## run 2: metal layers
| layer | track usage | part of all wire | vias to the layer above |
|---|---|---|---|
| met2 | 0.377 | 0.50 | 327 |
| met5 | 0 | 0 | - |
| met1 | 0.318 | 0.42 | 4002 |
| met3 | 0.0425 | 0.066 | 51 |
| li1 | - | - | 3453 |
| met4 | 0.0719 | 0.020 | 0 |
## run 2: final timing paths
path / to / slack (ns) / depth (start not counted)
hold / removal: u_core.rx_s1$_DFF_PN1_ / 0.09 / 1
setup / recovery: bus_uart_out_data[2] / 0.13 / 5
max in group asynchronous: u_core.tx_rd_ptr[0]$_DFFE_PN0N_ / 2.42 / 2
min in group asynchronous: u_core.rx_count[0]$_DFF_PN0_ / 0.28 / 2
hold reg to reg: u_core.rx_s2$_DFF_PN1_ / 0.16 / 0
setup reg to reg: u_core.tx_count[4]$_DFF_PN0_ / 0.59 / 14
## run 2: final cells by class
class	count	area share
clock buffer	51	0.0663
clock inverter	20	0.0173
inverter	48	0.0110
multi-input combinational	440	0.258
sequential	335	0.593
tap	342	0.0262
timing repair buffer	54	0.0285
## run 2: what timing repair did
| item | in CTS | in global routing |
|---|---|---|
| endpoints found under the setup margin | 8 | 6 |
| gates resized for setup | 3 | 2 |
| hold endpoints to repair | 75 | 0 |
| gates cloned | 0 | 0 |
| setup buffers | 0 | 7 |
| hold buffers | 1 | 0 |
[src/rtl/regfile_wb_arbiter.sv]
// Writeback arbiter for three requesters into the register file, plus a busy scoreboard.
// MCU32X_WB_ROUND_ROBIN_EN selects round-robin arbitration; otherwise fixed priority.
module regfile_wb_arbiter (
  input  logic        clk,
  input  logic        reset,
  input  logic [2:0]  wb_valid,
  input  logic [14:0] wb_addr,
  input  logic [95:0] wb_data,
  output logic [2:0]  wb_ready,
  output logic        rf_we,
  output logic [4:0]  rf_waddr,
  output logic [31:0] rf_wdata,
  input  logic        issue_valid,
  input  logic [4:0]  issue_rd,
  input  logic [4:0]  chk_addr1,
  input  logic [4:0]  chk_addr2,
  output logic        chk_busy1,
  output logic        chk_busy2
);

  function automatic logic [2:0] lsb3(input logic [2:0] v);
    logic [2:0] g;
    g = 3'b000;
    if (v[0])      g = 3'b001;
    else if (v[1]) g = 3'b010;
    else if (v[2]) g = 3'b100;
    return g;
  endfunction

  logic [2:0]  grant;
  logic        xfer;
  logic [1:0]  gidx;
  logic [4:0]  sel_addr;
  logic [31:0] sel_data;

  logic        rf_we_q, rf_we_d;
  logic [4:0]  rf_waddr_q, rf_waddr_d;
  logic [31:0] rf_wdata_q, rf_wdata_d;
  logic [31:0] busy_q, busy_d;

`ifdef MCU32X_WB_ROUND_ROBIN_EN
  logic [1:0] ptr_q, ptr_d;
  logic [2:0] rv, gr;

  // Rotate so the pointed-to requester sits at bit 0, pick lowest, rotate back.
  always_comb begin
    rv    = wb_valid;
    gr    = 3'b000;
    grant = 3'b000;
    unique case (ptr_q)
      2'd1: begin
        rv    = {wb_valid[0], wb_valid[2], wb_valid[1]};
        gr    = lsb3(rv);
        grant = {gr[1], gr[0], gr[2]};
      end
      2'd2: begin
        rv    = {wb_valid[1], wb_valid[0], wb_valid[2]};
        gr    = lsb3(rv);
        grant = {gr[0], gr[2], gr[1]};
      end
      default: begin
        gr    = lsb3(rv);
        grant = gr;
      end
    endcase
  end

  always_comb begin
    ptr_d = ptr_q;
    if (xfer) ptr_d = (gidx == 2'd2) ? 2'd0 : 2'(gidx + 2'd1);
  end

  always_ff @(posedge clk) begin
    if (reset) ptr_q <= 2'd0;
    else       ptr_q <= ptr_d;
  end
`else
  always_comb grant = lsb3(wb_valid);
`endif

  assign wb_ready = reset ? 3'b000 : grant;
  assign xfer     = |(wb_valid & wb_ready);

  always_comb begin
    gidx     = 2'd0;
    sel_addr = wb_addr[4:0];
    sel_data = wb_data[31:0];
    unique case (1'b1)
      wb_ready[1]: begin
        gidx     = 2'd1;
        sel_addr = wb_addr[9:5];
        sel_data = wb_data[63:32];
      end
      wb_ready[2]: begin
        gidx     = 2'd2;
        sel_addr = wb_addr[14:10];
        sel_data = wb_data[95:64];
      end
      default: begin
        gidx     = 2'd0;
        sel_addr = wb_addr[4:0];
        sel_data = wb_data[31:0];
      end
    endcase
  end

  always_comb begin
    rf_we_d    = 1'b0;
    rf_waddr_d = rf_waddr_q;
    rf_wdata_d = rf_wdata_q;
    if (xfer) begin
      rf_we_d    = (sel_addr != 5'd0);
      rf_waddr_d = sel_addr;
      rf_wdata_d = sel_data;
    end
  end

  // Clear before set so an issue in the same cycle as its writeback wins.
  always_comb begin
    busy_d = busy_q;
    if (xfer) busy_d[sel_addr] = 1'b0;
    if (issue_valid && issue_rd != 5'd0) busy_d[issue_rd] = 1'b1;
    busy_d[0] = 1'b0;
  end

  always_ff @(posedge clk) begin
    if (reset) begin
      rf_we_q    <= 1'b0;
      rf_waddr_q <= 5'd0;
      rf_wdata_q <= 32'd0;
      busy_q     <= 32'd0;
    end else begin
      rf_we_q    <= rf_we_d;
      rf_waddr_q <= rf_waddr_d;
      rf_wdata_q <= rf_wdata_d;
      busy_q     <= busy_d;
    end
  end

  assign rf_we     = rf_we_q;
  assign rf_waddr  = rf_waddr_q;
  assign rf_wdata  = rf_wdata_q;
  assign chk_busy1 = busy_q[chk_addr1];
  assign chk_busy2 = busy_q[chk_addr2];

endmodule

[config.mk]
export PLATFORM = sky130hd
export DESIGN_NAME = regfile_wb_arbiter
export DESIGN_NICKNAME = d
export VERILOG_FILES = /design/src/rtl/regfile_wb_arbiter.sv
export SDC_FILE = /design/constraint.sdc
export NUM_CORES = 1
export LEC_CHECK = 0
export CORE_MARGIN = 5
export CORE_UTILIZATION = 40
export CTS_CLUSTER_DIAMETER = 150
export DETAILED_ROUTE_END_ITERATION = 8
export GPL_TIMING_DRIVEN = 0
export PLACE_DENSITY = 0.74
export REMOVE_ABC_BUFFERS = 1
export SLEW_MARGIN = 15
export SYNTH_ARGS = -nofsm -noshare
export SYNTH_HDL_FRONTEND = slang
export SYNTH_SLANG_ARGS = --single-unit
[constraint.sdc]
create_clock -name clk -period 5.81 [get_ports clk]
set_input_delay 1.162 -clock clk [delete_from_list [all_inputs] [get_ports clk]]
set_output_delay 1.162 -clock clk [all_outputs]
set_load 0.05 [all_outputs]
### src/rtl/matmul_engine.sv
// matmul_engine: sequential C = A x B for an M x K by K x P pair.
// LANES output columns are accumulated in parallel per pass; operands are
// snapshotted when start is accepted, so A/B may change during the run.
// Build option: define MATMUL_SIGNED_EN for two's-complement operands
// (sign-extended products); the default build is fully unsigned.
module matmul_engine #(
  parameter int M          = 4,
  parameter int K          = 4,
  parameter int P          = 4,
  parameter int DATA_WIDTH = 8,
  parameter int LANES      = 1,
  parameter int ACC_WIDTH  = 2*DATA_WIDTH + $clog2(K)
) (
  input  logic                  clk,
  input  logic                  reset,
  input  logic                  start,
  input  logic [DATA_WIDTH-1:0] A [0:M-1][0:K-1],
  input  logic [DATA_WIDTH-1:0] B [0:K-1][0:P-1],
  output logic [ACC_WIDTH-1:0]  C [0:M-1][0:P-1],
  output logic                  busy,
  output logic                  done
);

  localparam int G  = P / LANES;
  localparam int RW = (M > 1) ? $clog2(M) : 1;
  localparam int GW = (G > 1) ? $clog2(G) : 1;
  localparam int KW = (K > 1) ? $clog2(K) : 1;

  if (P % LANES != 0) begin : g_bad_lanes
    $error("matmul_engine: P must be a multiple of LANES");
  end

  typedef enum logic [1:0] {S_IDLE, S_MAC, S_WRITE, S_DONE} state_t;

  state_t          state_q, state_d;
  logic [RW-1:0]   row_q, row_d;
  logic [GW-1:0]   grp_q, grp_d;
  logic [KW-1:0]   k_q, k_d;
  logic            accept;

  logic [DATA_WIDTH-1:0] asnap_q [0:M-1][0:K-1];
  logic [DATA_WIDTH-1:0] bsnap_q [0:K-1][0:P-1];
  logic [ACC_WIDTH-1:0]  acc_q   [0:LANES-1];
  logic [ACC_WIDTH-1:0]  c_q     [0:M-1][0:P-1];

  logic [DATA_WIDTH-1:0] a_sel;
  logic [DATA_WIDTH-1:0] b_sel [0:LANES-1];
  logic [ACC_WIDTH-1:0]  prod  [0:LANES-1];

  // Full-width product of one operand pair, extended (or wrapped) to ACC_WIDTH.
  function automatic logic [ACC_WIDTH-1:0] mul_ext(
    input logic [DATA_WIDTH-1:0] a,
    input logic [DATA_WIDTH-1:0] b
  );
`ifdef MATMUL_SIGNED_EN
    logic signed [2*DATA_WIDTH-1:0]           p;
    logic        [ACC_WIDTH+2*DATA_WIDTH-1:0] w;
    p = $signed(a) * $signed(b);
    w = {{ACC_WIDTH{p[2*DATA_WIDTH-1]}}, p};
`else
    logic [2*DATA_WIDTH-1:0]           p;
    logic [ACC_WIDTH+2*DATA_WIDTH-1:0] w;
    p = a * b;
    w = {{ACC_WIDTH{1'b0}}, p};
`endif
    return w[ACC_WIDTH-1:0];
  endfunction

  assign accept = (state_q == S_IDLE) && start;

  // Control registers: state and the row/group/k walk.
  always_ff @(posedge clk or posedge reset) begin
    if (reset) begin
      state_q <= S_IDLE;
      row_q   <= '0;
      grp_q   <= '0;
      k_q     <= '0;
    end else begin
      state_q <= state_d;
      row_q   <= row_d;
      grp_q   <= grp_d;
      k_q     <= k_d;
    end
  end

  // Next-state logic: K MAC edges then one WRITE edge per work unit.
  always_comb begin
    state_d = state_q;
    row_d   = row_q;
    grp_d   = grp_q;
    k_d     = k_q;
    case (state_q)
      S_IDLE: begin
        if (start) begin
          state_d = S_MAC;
          row_d   = '0;
          grp_d   = '0;
          k_d     = '0;
        end
      end
      S_MAC: begin
        if (k_q == KW'(K-1)) begin
          k_d     = '0;
          state_d = S_WRITE;
        end else begin
          k_d = k_q + 1'b1;
        end
      end
      S_WRITE: begin
        if (grp_q != GW'(G-1)) begin
          grp_d   = grp_q + 1'b1;
          state_d = S_MAC;
        end else if (row_q != RW'(M-1)) begin
          grp_d   = '0;
          row_d   = row_q + 1'b1;
          state_d = S_MAC;
        end else begin
          state_d = S_DONE;
        end
      end
      S_DONE:  state_d = S_IDLE;
      default: state_d = S_IDLE;
    endcase
  end

  // Operand capture on accept; only consumed while busy, so no reset needed.
  always_ff @(posedge clk) begin
    if (accept) begin
      asnap_q <= A;
      bsnap_q <= B;
    end
  end

  // Operand selection for the current row, k and column group, one product per lane.
  always_comb begin
    a_sel = asnap_q[row_q][k_q];
    for (int l = 0; l < LANES; l++) begin
      b_sel[l] = '0;
      for (int g = 0; g < G; g++) begin
        if (grp_q == GW'(g)) b_sel[l] = bsnap_q[k_q][g*LANES+l];
      end
      prod[l] = mul_ext(a_sel, b_sel[l]);
    end
  end

  // Lane accumulators: cleared on accept and after each WRITE, summed in MAC.
  always_ff @(posedge clk or posedge reset) begin
    if (reset) begin
      for (int l = 0; l < LANES; l++) acc_q[l] <= '0;
    end else begin
      for (int l = 0; l < LANES; l++) begin
        if (accept || state_q == S_WRITE) acc_q[l] <= '0;
        else if (state_q == S_MAC)        acc_q[l] <= acc_q[l] + prod[l];
      end
    end
  end

  // Result matrix: cleared on accept, one column group stored per WRITE.
  always_ff @(posedge clk or posedge reset) begin
    if (reset) begin
      for (int i = 0; i < M; i++)
        for (int j = 0; j < P; j++) c_q[i][j] <= '0;
    end else if (accept) begin
      for (int i = 0; i < M; i++)
        for (int j = 0; j < P; j++) c_q[i][j] <= '0;
    end else if (state_q == S_WRITE) begin
      for (int i = 0; i < M; i++)
        for (int j = 0; j < P; j++)
          if (row_q == RW'(i) && grp_q == GW'(j / LANES)) c_q[i][j] <= acc_q[j % LANES];
    end
  end

  assign C    = c_q;
  assign busy = (state_q != S_IDLE);
  assign done = (state_q == S_DONE);

endmodule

Exercise description:
Word for word, please print every line from the beginning of the records to the line bearing "setup / recovery: bus_uart_out_data[2]", counting both ends and stopping there.

Solution to this exercise:
## run 2: metal layers
| layer | track usage | part of all wire | vias to the layer above |
|---|---|---|---|
| met2 | 0.377 | 0.50 | 327 |
| met5 | 0 | 0 | - |
| met1 | 0.318 | 0.42 | 4002 |
| met3 | 0.0425 | 0.066 | 51 |
| li1 | - | - | 3453 |
| met4 | 0.0719 | 0.020 | 0 |
## run 2: final timing paths
path / to / slack (ns) / depth (start not counted)
hold / removal: u_core.rx_s1$_DFF_PN1_ / 0.09 / 1
setup / recovery: bus_uart_out_data[2] / 0.13 / 5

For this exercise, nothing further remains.